Lach had never been one to give up easily, so he leaned in and ran a hand over Thanatos’s forehead. His fingers were ice cold, which was wrong. He’d always had warm hands.

It was silent in the room for a moment before Lach sighed. “Seriously? This isn’t fair. You can’t be seasick.”

“M’not,” Thanatos muttered.

“Okay,” Lach said, voice calm and agreeable, despite the thread of panic he was covering. “Let’s get you topside, then. Okay?”

Thanatos tried to curl into a tighter ball instead. Getting up was definitely not going to happen.

Not to be deterred, Lach hopped up, came around the bed, put an arm around Thanatos’s shoulders, and pulled him upright. The motion made the throbbing in his head worse, and like there was a direct line between his head and his belly, his stomach churned.

Weakly, he tried to push Lach off. For possibly the first time in their relationship, the human was stronger than him. Against all odds, against the nausea turning his stomach and the uneasiness in his heart, Lach’s strength was comforting.

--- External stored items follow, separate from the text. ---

<file path="src/rtl/tcc_pkg.sv">
// Shared types and constants of the text console cursor engine.
// Depends on nothing; every module of the engine imports it.
`default_nettype none

package tcc_pkg;

    // Field widths of the stream payloads
    localparam int OP_W       = 2;
    localparam int CHAR_W     = 8;
    localparam int IDX_W      = 11;
    localparam int POS_W      = 11;
    localparam int CELL_W     = 16;
    localparam int COLOR_W    = 8;
    localparam int IN_DATA_W  = 24;
    localparam int OUT_DATA_W = 32;

    // Command queue between front and back
    localparam int QDEPTH = 4;
    localparam int PTR_W  = $clog2(QDEPTH);

    localparam int TAB_STOP = 8;

    // Operation codes on the input tuser
    localparam logic [OP_W-1:0] OP_PUT   = 2'd0;
    localparam logic [OP_W-1:0] OP_CLEAR = 2'd1;
    localparam logic [OP_W-1:0] OP_READ  = 2'd2;
    localparam logic [OP_W-1:0] OP_NONE  = 2'd3;

    // Control characters and the blank glyph
    localparam logic [CHAR_W-1:0] CH_TAB     = 8'h09;
    localparam logic [CHAR_W-1:0] CH_NEWLINE = 8'h0A;
    localparam logic [CHAR_W-1:0] CH_RETURN  = 8'h0D;
    localparam logic [CHAR_W-1:0] CH_BLANK   = 8'h20;

    localparam logic [COLOR_W-1:0] COLOR_RESET = 8'h07;

    // Command kinds decided by the front
    typedef logic [2:0] t_kind;
    localparam t_kind K_NOP     = 3'd0;
    localparam t_kind K_GLYPH   = 3'd1;
    localparam t_kind K_NEWLINE = 3'd2;
    localparam t_kind K_RETURN  = 3'd3;
    localparam t_kind K_TAB     = 3'd4;
    localparam t_kind K_CLEAR   = 3'd5;
    localparam t_kind K_READ    = 3'd6;

    // One classified command
    typedef struct packed {
        t_kind             kind;
        logic [CHAR_W-1:0] char_code;
        logic              idx_ok;
        logic [IDX_W-1:0]  cell_index;
    } t_cmd;

    // Queue status seen by both sides
    typedef struct packed {
        logic full;
        logic empty;
    } t_q_status;

endpackage

`default_nettype wire

</file>
<file path="src/rtl/tcc_queue.sv">
// Short command queue between the front and the back of the console engine.
// Depends on tcc_pkg.
`default_nettype none

module tcc_queue
    import tcc_pkg::*;
(
    input  wire logic  i_clk,
    input  wire logic  i_rst_n,
    input  wire logic  i_push,
    input  wire t_cmd  i_cmd,
    input  wire logic  i_pop,
    output t_cmd       o_cmd,
    output t_q_status  o_status
);

    t_cmd             r_slot [QDEPTH];
    logic [PTR_W-1:0] r_wr_ptr;
    logic [PTR_W-1:0] r_rd_ptr;
    logic [PTR_W:0]   r_count;

    assign o_cmd           = r_slot[r_rd_ptr];
    assign o_status.full   = r_count == (PTR_W+1)'(QDEPTH);
    assign o_status.empty  = r_count == '0;

    // Advance pointers and the fill count
    always_ff @(posedge i_clk) begin
        if (!i_rst_n) begin
            r_wr_ptr <= '0;
            r_rd_ptr <= '0;
            r_count  <= '0;
        end else begin
            if (i_push) begin
                r_wr_ptr <= r_wr_ptr + 1'b1;
            end
            if (i_pop) begin
                r_rd_ptr <= r_rd_ptr + 1'b1;
            end
            if (i_push && !i_pop) begin
                r_count <= r_count + 1'b1;
            end else if (i_pop && !i_push) begin
                r_count <= r_count - 1'b1;
            end
        end
    end

    // Store the pushed command
    always_ff @(posedge i_clk) begin
        if (i_push) begin
            r_slot[r_wr_ptr] <= i_cmd;
        end
    end

endmodule

`default_nettype wire

</file>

The fact that someone was still competent and he wasn’t alone with his misery was the most comforting thing he’d felt in a long, long time.

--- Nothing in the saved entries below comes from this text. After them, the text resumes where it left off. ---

$ cat src/rtl/vhim_isqrt.sv
// Pipelined floored integer square root, one root bit per stage.
module vhim_isqrt
   import vhim_pkg::*;
#(
   parameter int ROOT_WIDTH = vhim_pkg::ROOT_WIDTH
) (
   input  logic                    clock,
   input  logic                    enable,
   input  logic [2*ROOT_WIDTH-1:0] radicand,
   output logic [ROOT_WIDTH-1:0]   root
);

   localparam int RadWidth = 2 * ROOT_WIDTH;

   logic [RadWidth-1:0]   rem_ff  [ROOT_WIDTH-1];
   logic [ROOT_WIDTH-1:0] root_ff [ROOT_WIDTH];

   for (genvar k = 0; k < ROOT_WIDTH; k++) begin : g_step
      localparam int Bit = ROOT_WIDTH - 1 - k;
      logic [RadWidth-1:0]   rem_cur;
      logic [RadWidth-1:0]   trial;
      logic [ROOT_WIDTH-1:0] root_cur;
      logic                  take;

      if (k == 0) begin : g_first
         assign rem_cur  = radicand;
         assign root_cur = '0;
      end else begin : g_next
         assign rem_cur  = rem_ff[k-1];
         assign root_cur = root_ff[k-1];
      end

      // (q + 2^b)^2 - q^2, q holding only bits above b
      assign trial = (RadWidth'(root_cur) << (Bit + 1)) | (RadWidth'(1) << (2 * Bit));
      assign take  = rem_cur >= trial;

      always_ff @(posedge clock) begin
         if (enable) begin
            root_ff[k] <= take ? (root_cur | (ROOT_WIDTH'(1) << Bit)) : root_cur;
         end
      end

      if (k < ROOT_WIDTH - 1) begin : g_rem
         always_ff @(posedge clock) begin
            if (enable) begin
               rem_ff[k] <= take ? (rem_cur - trial) : rem_cur;
            end
         end
      end
   end

   assign root = root_ff[ROOT_WIDTH-1];

endmodule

Practically bearing the entirety of his weight, Lach pushed him up the stairs and into the morning air. It made him dizzy, the rush of cool breeze against his face and sudden feeling of openness, but at the same time, it was good. That didn’t stop him from stumbling over his own feet and almost falling on his face, but nimble and quick as ever, Lach circled and held him up.

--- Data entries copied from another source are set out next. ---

--- config.mk ---
export PLATFORM = sky130hd
export DESIGN_NAME = smtp_line_classifier
export DESIGN_NICKNAME = d
export VERILOG_FILES = /design/src/sv/slc_pkg.sv /design/src/sv/slc_kw_match.sv /design/src/sv/slc_out_queue.sv /design/src/sv/smtp_line_classifier.sv
export SDC_FILE = /design/constraint.sdc
export NUM_CORES = 1
export LEC_CHECK = 0
export ABC_CLOCK_PERIOD_IN_PS = 5770
export BUFFER_PORTS_ARGS = -buffer_cell sky130_fd_sc_hd__buf_2
export CORE_MARGIN = 1
export CORE_UTILIZATION = 45
export CTS_BUF_LIST = sky130_fd_sc_hd__clkbuf_2 sky130_fd_sc_hd__clkbuf_4 sky130_fd_sc_hd__clkbuf_8
export DETAILED_ROUTE_END_ITERATION = 6
export GPL_ROUTABILITY_DRIVEN = 0
export GPL_TIMING_DRIVEN = 1
export SLEW_MARGIN = 10
export SYNTH_ARGS = -nofsm -noshare
export SYNTH_HDL_FRONTEND = slang
export SYNTH_SLANG_ARGS = --single-unit
--- constraint.sdc ---
create_clock -name clk -period 5.77 [get_ports clk]
set_input_delay 0.8655 -clock clk [delete_from_list [all_inputs] [get_ports clk]]
set_output_delay 0.8655 -clock clk [all_outputs]
set_load 0.03 [all_outputs]
--- src/sv/slc_pkg.sv ---
`default_nettype none
package slc_pkg;

  localparam int NKW = 10;
  localparam int QDEPTH = 4;

  typedef enum logic [3:0] {
    CLS_HELLO       = 4'd0,
    CLS_MAIL_FROM   = 4'd1,
    CLS_RCPT_TO     = 4'd2,
    CLS_STARTTLS    = 4'd3,
    CLS_DATA        = 4'd4,
    CLS_QUIT        = 4'd5,
    CLS_AUTH        = 4'd6,
    CLS_SECRET      = 4'd7,
    CLS_OTHER       = 4'd8,
    CLS_CODED_REPLY = 4'd9,
    CLS_CONTINUE    = 4'd10,
    CLS_PLAIN_REPLY = 4'd11
  } line_class_t;

  typedef enum logic [1:0] {
    CFG_PORT_A = 2'd0,
    CFG_PORT_B = 2'd1,
    CFG_PORT_C = 2'd2
  } cfg_reg_t;

  localparam logic [7:0] CH_CR    = 8'h0D;
  localparam logic [7:0] CH_LF    = 8'h0A;
  localparam logic [7:0] CH_DASH  = 8'h2D;
  localparam logic [7:0] CH_ZERO  = 8'h30;
  localparam logic [7:0] CH_NINE  = 8'h39;
  localparam logic [7:0] PRINT_LO = 8'd32;
  localparam logic [7:0] PRINT_HI = 8'd126;

  localparam logic [15:0] PORT_A_RST = 16'd25;
  localparam logic [15:0] PORT_B_RST = 16'd587;
  localparam logic [15:0] PORT_C_RST = 16'd465;

  // keywords, lowercase, leftmost character in the highest used byte
  localparam logic [79:0] KW_STR [NKW] = '{
    80'("ehlo "), 80'("helo "), 80'("mail from:"), 80'("rcpt to:"), 80'("starttls"),
    80'("data"), 80'("quit"), 80'("auth "), 80'("pass "), 80'("login ")
  };
  localparam logic [3:0] KW_LEN [NKW] = '{
    4'd5, 4'd5, 4'd10, 4'd8, 4'd8, 4'd4, 4'd4, 4'd5, 4'd5, 4'd6
  };
  localparam line_class_t KW_CLASS [NKW] = '{
    CLS_HELLO, CLS_HELLO, CLS_MAIL_FROM, CLS_RCPT_TO, CLS_STARTTLS,
    CLS_DATA, CLS_QUIT, CLS_AUTH, CLS_SECRET, CLS_SECRET
  };

  typedef struct packed {
    logic        kind;
    logic        from_server;
    line_class_t cls;
    logic [9:0]  code;
    logic [7:0]  sep;
    logic [10:0] start;
    logic [11:0] length;
    logic        accepted;
    logic        last;
  } slc_rec_t;

  function automatic logic [7:0] kw_char(input int k, input logic [3:0] p);
    logic [79:0] s;
    int          sh;
    s  = KW_STR[k];
    sh = (int'(KW_LEN[k]) - 1 - int'(p)) * 8;
    if (p < KW_LEN[k]) begin
      kw_char = 8'(s >> sh);
    end else begin
      kw_char = 8'h00;
    end
  endfunction

  // first live keyword that the line is long enough for
  function automatic line_class_t kw_pick(input logic [NKW-1:0] alive,
                                          input logic [3:0] pos4,
                                          input logic pos_hi);
    line_class_t c;
    c = CLS_OTHER;
    for (int k = NKW - 1; k >= 0; k--) begin
      if (alive[k] && (pos_hi || pos4 >= KW_LEN[k])) begin
        c = KW_CLASS[k];
      end
    end
    return c;
  endfunction

endpackage
`default_nettype wire

--- src/sv/slc_kw_match.sv ---
`default_nettype none
module slc_kw_match (
  input  wire logic [7:0]             lc_byte,
  input  wire logic [3:0]             pos4,
  input  wire logic                   pos_hi,
  input  wire logic [slc_pkg::NKW-1:0] alive_in,
  output logic      [slc_pkg::NKW-1:0] alive_out
);
  import slc_pkg::*;

  // a keyword dies on the first mismatching byte inside its length
  always_comb begin
    for (int k = 0; k < NKW; k++) begin
      alive_out[k] = alive_in[k] &
                     ~(!pos_hi && (pos4 < KW_LEN[k]) && (lc_byte != kw_char(k, pos4)));
    end
  end

endmodule
`default_nettype wire

--- src/sv/slc_out_queue.sv ---
`default_nettype none
module slc_out_queue (
  input  wire logic             clk,
  input  wire logic             rst_n,
  input  wire logic [1:0]       wr_cnt,
  input  wire slc_pkg::slc_rec_t wr_rec0,
  input  wire slc_pkg::slc_rec_t wr_rec1,
  input  wire logic             rd,
  output slc_pkg::slc_rec_t     rd_rec,
  output logic                  rd_valid,
  output logic                  room2
);
  import slc_pkg::*;

  localparam int AW = $clog2(QDEPTH);

  slc_rec_t       q_r [QDEPTH];
  logic [AW-1:0]  wp_r, rp_r;
  logic [AW:0]    cnt_r;
  logic           pop;

  assign rd_valid = (cnt_r != '0);
  assign pop      = rd && rd_valid;
  assign rd_rec   = q_r[rp_r];
  assign room2    = (cnt_r <= (AW+1)'(QDEPTH - 2));

  always_ff @(posedge clk) begin
    if (wr_cnt != 2'd0) begin
      q_r[wp_r] <= wr_rec0;
    end
    if (wr_cnt == 2'd2) begin
      q_r[wp_r + AW'(1)] <= wr_rec1;
    end
  end

  always_ff @(posedge clk) begin
    if (!rst_n) begin
      wp_r  <= '0;
      rp_r  <= '0;
      cnt_r <= '0;
    end else begin
      wp_r  <= wp_r + AW'(wr_cnt);
      rp_r  <= rp_r + AW'(pop);
      cnt_r <= cnt_r + (AW+1)'(wr_cnt) - (AW+1)'(pop);
    end
  end

endmodule
`default_nettype wire

--- src/sv/smtp_line_classifier.sv ---
`default_nettype none
// Channel | Dir | Handshake            | Beat
// in_     | in  | in_valid/in_ready    | one payload byte plus packet ports and flags
// out_    | out | out_valid/out_ready  | one line record or one packet verdict
// cfg_    | in  | cfg_we               | write of one mail port register
//
// One byte is taken per cycle while in_ready is high. A byte yields up to two beats
// (line record, verdict); they enter a four-entry result queue in the accept cycle and
// leave one per cycle while out_ready is high. in_ready drops while the queue holds
// more than two beats, so a stalled output side backs up into the input.
// First result is visible in the cycle after the byte is accepted.
// Reset is synchronous: mail ports return to 25/587/465, per-packet state clears.
module smtp_line_classifier #(
  parameter int MAX_PAYLOAD = 2048
) (
  input  wire logic        clk,
  input  wire logic        rst_n,
  input  wire logic        in_valid,
  output logic             in_ready,
  input  wire logic [7:0]  in_data_byte,
  input  wire logic [15:0] in_source_port,
  input  wire logic [15:0] in_dest_port,
  input  wire logic        in_first_of_packet,
  input  wire logic        in_last_of_packet,
  output logic             out_valid,
  input  wire logic        out_ready,
  output logic             out_record_kind,
  output logic             out_from_server,
  output logic [3:0]       out_line_class,
  output logic [9:0]       out_reply_code,
  output logic [7:0]       out_separator_byte,
  output logic [10:0]      out_line_start,
  output logic [11:0]      out_line_length,
  output logic             out_packet_accepted,
  output logic             out_is_last,
  input  wire logic        cfg_we,
  input  wire logic [1:0]  cfg_index,
  input  wire logic [15:0] cfg_wdata
);
  import slc_pkg::*;

  // offset and line position must be able to hold MAX_PAYLOAD itself
  localparam int OFFW = $clog2(MAX_PAYLOAD + 1);

  // config
  logic [15:0] port_a_r, port_b_r, port_c_r;

  // packet / line state
  logic [9:0]      ml_r,    ml_nxt;
  logic [OFFW-1:0] off_r,   off_nxt;
  logic [10:0]     lbeg_r,  lbeg_nxt;
  logic [OFFW-1:0] lpos_r,  lpos_nxt;
  logic [NKW-1:0]  alive_r, alive_nxt;
  logic [9:0]      code_r,  code_nxt;
  logic            dok_r,   dok_nxt;
  logic [7:0]      sep_r,   sep_nxt;
  logic            prok_r,  prok_nxt;
  logic            portok_r, portok_nxt;
  logic            srv_r,   srv_nxt;

  logic            accept;
  logic            src_hit, dst_hit;
  logic            port_ok, srv;
  logic [9:0]      ml_cur;
  logic [OFFW-1:0] off_cur, lpos_cur, lpos_upd;
  logic [10:0]     lbeg_cur, lbeg_upd;
  logic [NKW-1:0]  alive_cur, alive_upd, alive_kw;
  logic [9:0]      code_cur, code_upd;
  logic            dok_cur, dok_upd;
  logic [7:0]      sep_cur, sep_upd;
  logic            prok_cur;
  logic            in_limit, is_eol, is_digit, printable, take_byte, close_line;
  logic            line_emit;
  logic [7:0]      lc_byte;
  logic [3:0]      pos4;
  logic            pos_hi;
  line_class_t     cls;
  logic [9:0]      rec_code;
  logic [7:0]      rec_sep;
  logic            coded;
  slc_rec_t        line_rec, verdict_rec, wr0, wr1, head;
  logic [1:0]      wr_cnt;
  logic            room2;

  assign accept = in_valid && in_ready;
  assign in_ready = room2;

  // configuration writes
  always_ff @(posedge clk) begin
    if (!rst_n) begin
      port_a_r <= PORT_A_RST;
      port_b_r <= PORT_B_RST;
      port_c_r <= PORT_C_RST;
    end else if (cfg_we) begin
      case (cfg_index)
        CFG_PORT_A: port_a_r <= cfg_wdata;
        CFG_PORT_B: port_b_r <= cfg_wdata;
        CFG_PORT_C: port_c_r <= cfg_wdata;
        default: ;
      endcase
    end
  end

  assign src_hit = (in_source_port == port_a_r) || (in_source_port == port_b_r) ||
                   (in_source_port == port_c_r);
  assign dst_hit = (in_dest_port == port_a_r) || (in_dest_port == port_b_r) ||
                   (in_dest_port == port_c_r);

  // a first-of-packet beat clears per-packet state before the byte is applied
  always_comb begin
    port_ok   = in_first_of_packet ? (src_hit || dst_hit) : portok_r;
    srv       = in_first_of_packet ? src_hit : srv_r;
    ml_cur    = in_first_of_packet ? '0 : ml_r;
    off_cur   = in_first_of_packet ? '0 : off_r;
    lbeg_cur  = in_first_of_packet ? '0 : lbeg_r;
    lpos_cur  = in_first_of_packet ? '0 : lpos_r;
    alive_cur = in_first_of_packet ? '1 : alive_r;
    code_cur  = in_first_of_packet ? '0 : code_r;
    dok_cur   = in_first_of_packet ? 1'b1 : dok_r;
    sep_cur   = in_first_of_packet ? '0 : sep_r;
    prok_cur  = in_first_of_packet ? 1'b1 : prok_r;
  end

  assign is_eol    = (in_data_byte == CH_CR) || (in_data_byte == CH_LF);
  assign is_digit  = (in_data_byte >= CH_ZERO) && (in_data_byte <= CH_NINE);
  assign printable = ((in_data_byte >= PRINT_LO) && (in_data_byte <= PRINT_HI)) || is_eol;
  assign in_limit  = (off_cur < OFFW'(MAX_PAYLOAD));
  assign take_byte = in_limit && !is_eol;
  assign lc_byte   = ((in_data_byte >= "A") && (in_data_byte <= "Z")) ?
                     (in_data_byte + 8'd32) : in_data_byte;
  assign pos4      = lpos_cur[3:0];
  assign pos_hi    = |lpos_cur[OFFW-1:4];

  slc_kw_match u_kw (
    .lc_byte  (lc_byte),
    .pos4     (pos4),
    .pos_hi   (pos_hi),
    .alive_in (alive_cur),
    .alive_out(alive_kw)
  );

  // line state with this byte appended (unchanged for terminators and past the limit)
  always_comb begin
    lpos_upd  = lpos_cur;
    lbeg_upd  = lbeg_cur;
    alive_upd = alive_cur;
    code_upd  = code_cur;
    dok_upd   = dok_cur;
    sep_upd   = sep_cur;
    if (take_byte) begin
      lpos_upd  = lpos_cur + OFFW'(1);
      alive_upd = alive_kw;
      if (lpos_cur == '0) begin
        lbeg_upd = 11'(off_cur);
      end
      if (!pos_hi && pos4 < 4'd3) begin
        if (is_digit) begin
          code_upd = 10'(code_cur * 10'd10 + 10'(in_data_byte - CH_ZERO));
        end else begin
          dok_upd = 1'b0;
        end
      end else if (!pos_hi && pos4 == 4'd3) begin
        sep_upd = in_data_byte;
      end
    end
  end

  // a line closes on a terminator inside the limit, or at end of packet
  assign close_line = (in_limit && is_eol) || in_last_of_packet;
  assign line_emit  = close_line && (lpos_upd != '0) && port_ok;
  assign coded      = srv && dok_upd && (lpos_upd >= OFFW'(3));

  always_comb begin
    rec_code = '0;
    rec_sep  = '0;
    if (srv) begin
      if (coded) begin
        cls      = CLS_CODED_REPLY;
        rec_code = code_upd;
        rec_sep  = sep_upd;
      end else if (ml_cur != '0) begin
        cls      = CLS_CONTINUE;
        rec_code = ml_cur;
      end else begin
        cls = CLS_PLAIN_REPLY;
      end
    end else begin
      cls = kw_pick(alive_upd, lpos_upd[3:0], |lpos_upd[OFFW-1:4]);
    end
  end

  always_comb begin
    line_rec             = '0;
    line_rec.kind        = 1'b0;
    line_rec.from_server = srv;
    line_rec.cls         = cls;
    line_rec.code        = rec_code;
    line_rec.sep         = rec_sep;
    line_rec.start       = lbeg_upd;
    line_rec.length      = 12'(lpos_upd);

    verdict_rec             = '0;
    verdict_rec.kind        = 1'b1;
    verdict_rec.from_server = srv;
    verdict_rec.cls         = CLS_HELLO;
    verdict_rec.accepted    = port_ok && prok_cur && printable;
    verdict_rec.last        = 1'b1;

    wr0    = line_emit ? line_rec : verdict_rec;
    wr1    = verdict_rec;
    wr_cnt = accept ? (2'(line_emit) + 2'(in_last_of_packet)) : 2'd0;
  end

  // next state
  always_comb begin
    portok_nxt = port_ok;
    srv_nxt    = srv;
    prok_nxt   = prok_cur && printable;
    off_nxt    = in_limit ? (off_cur + OFFW'(1)) : off_cur;
    lbeg_nxt   = lbeg_upd;
    ml_nxt     = ml_cur;
    if (line_emit && coded) begin
      ml_nxt = (sep_upd == CH_DASH) ? code_upd : '0;
    end
    if (close_line) begin
      lpos_nxt  = '0;
      alive_nxt = '1;
      code_nxt  = '0;
      dok_nxt   = 1'b1;
      sep_nxt   = '0;
    end else begin
      lpos_nxt  = lpos_upd;
      alive_nxt = alive_upd;
      code_nxt  = code_upd;
      dok_nxt   = dok_upd;
      sep_nxt   = sep_upd;
    end
    if (in_last_of_packet) begin
      ml_nxt   = '0;
      off_nxt  = '0;
      lbeg_nxt = '0;
      prok_nxt = 1'b1;
    end
  end

  always_ff @(posedge clk) begin
    if (!rst_n) begin
      ml_r     <= '0;
      off_r    <= '0;
      lbeg_r   <= '0;
      lpos_r   <= '0;
      alive_r  <= '1;
      code_r   <= '0;
      dok_r    <= 1'b1;
      sep_r    <= '0;
      prok_r   <= 1'b1;
      portok_r <= 1'b0;
      srv_r    <= 1'b0;
    end else if (accept) begin
      ml_r     <= ml_nxt;
      off_r    <= off_nxt;
      lbeg_r   <= lbeg_nxt;
      lpos_r   <= lpos_nxt;
      alive_r  <= alive_nxt;
      code_r   <= code_nxt;
      dok_r    <= dok_nxt;
      sep_r    <= sep_nxt;
      prok_r   <= prok_nxt;
      portok_r <= portok_nxt;
      srv_r    <= srv_nxt;
    end
  end

  slc_out_queue u_q (
    .clk     (clk),
    .rst_n   (rst_n),
    .wr_cnt  (wr_cnt),
    .wr_rec0 (wr0),
    .wr_rec1 (wr1),
    .rd      (out_ready),
    .rd_rec  (head),
    .rd_valid(out_valid),
    .room2   (room2)
  );

  assign out_record_kind     = head.kind;
  assign out_from_server     = head.from_server;
  assign out_line_class      = head.cls;
  assign out_reply_code      = head.code;
  assign out_separator_byte  = head.sep;
  assign out_line_start      = head.start;
  assign out_line_length     = head.length;
  assign out_packet_accepted = head.accepted;
  assign out_is_last         = head.last;

endmodule
`default_nettype wire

Lach helped him over to a bench on the deck and settled him onto it, then pointed off into the distance. “Can you do me a huge favor and just... look over there? Keep an eye out, you know? Focus on the horizon?”

Thanatos tried to nod, but it made his body rebel, so he rasped out a barely there “yeah,” and did as asked. He wasn’t sure why Lach was giving him an assignment when he was feeling, and probably looking, as miserable as he’d ever been in his life, but it was good to have something to focus on. In fact, the longer he looked at the horizon, the more his whole body seemed to settle. The nausea receded, and the headache dulled to a slow throb.

He realized he was looking off the side of the boat, not where they were going or where they had come from. What was the purpose of staring at nothing?

Lach poked his head up from below deck and stared at Thanatos for a moment before disappearing again. When he returned, he was carrying the tray from before, and the previously inoffensive food suddenly smelled incredible. Pancakes? And some kind of fruit?

Lach set the tray next to him and gestured toward it dramatically. “Ta-da! Breakfast!”

Thanatos almost said something snarky. Something about the lopsided pancakes or the oddity of Lach being able to cook at all, but there was something on the man’s face that stopped him. A thread of uncharacteristic uncertainty lurked in his eyes, and the way he nibbled on his lower lip as he glanced between Thanatos and the food.

So instead, Thanatos smiled at him. “Thank you. It smells wonderful.” He picked the tray up, set it in his lap, and hesitantly picked up the fork. The first chunk of melon was better than ambrosia, and he hummed his approval around it.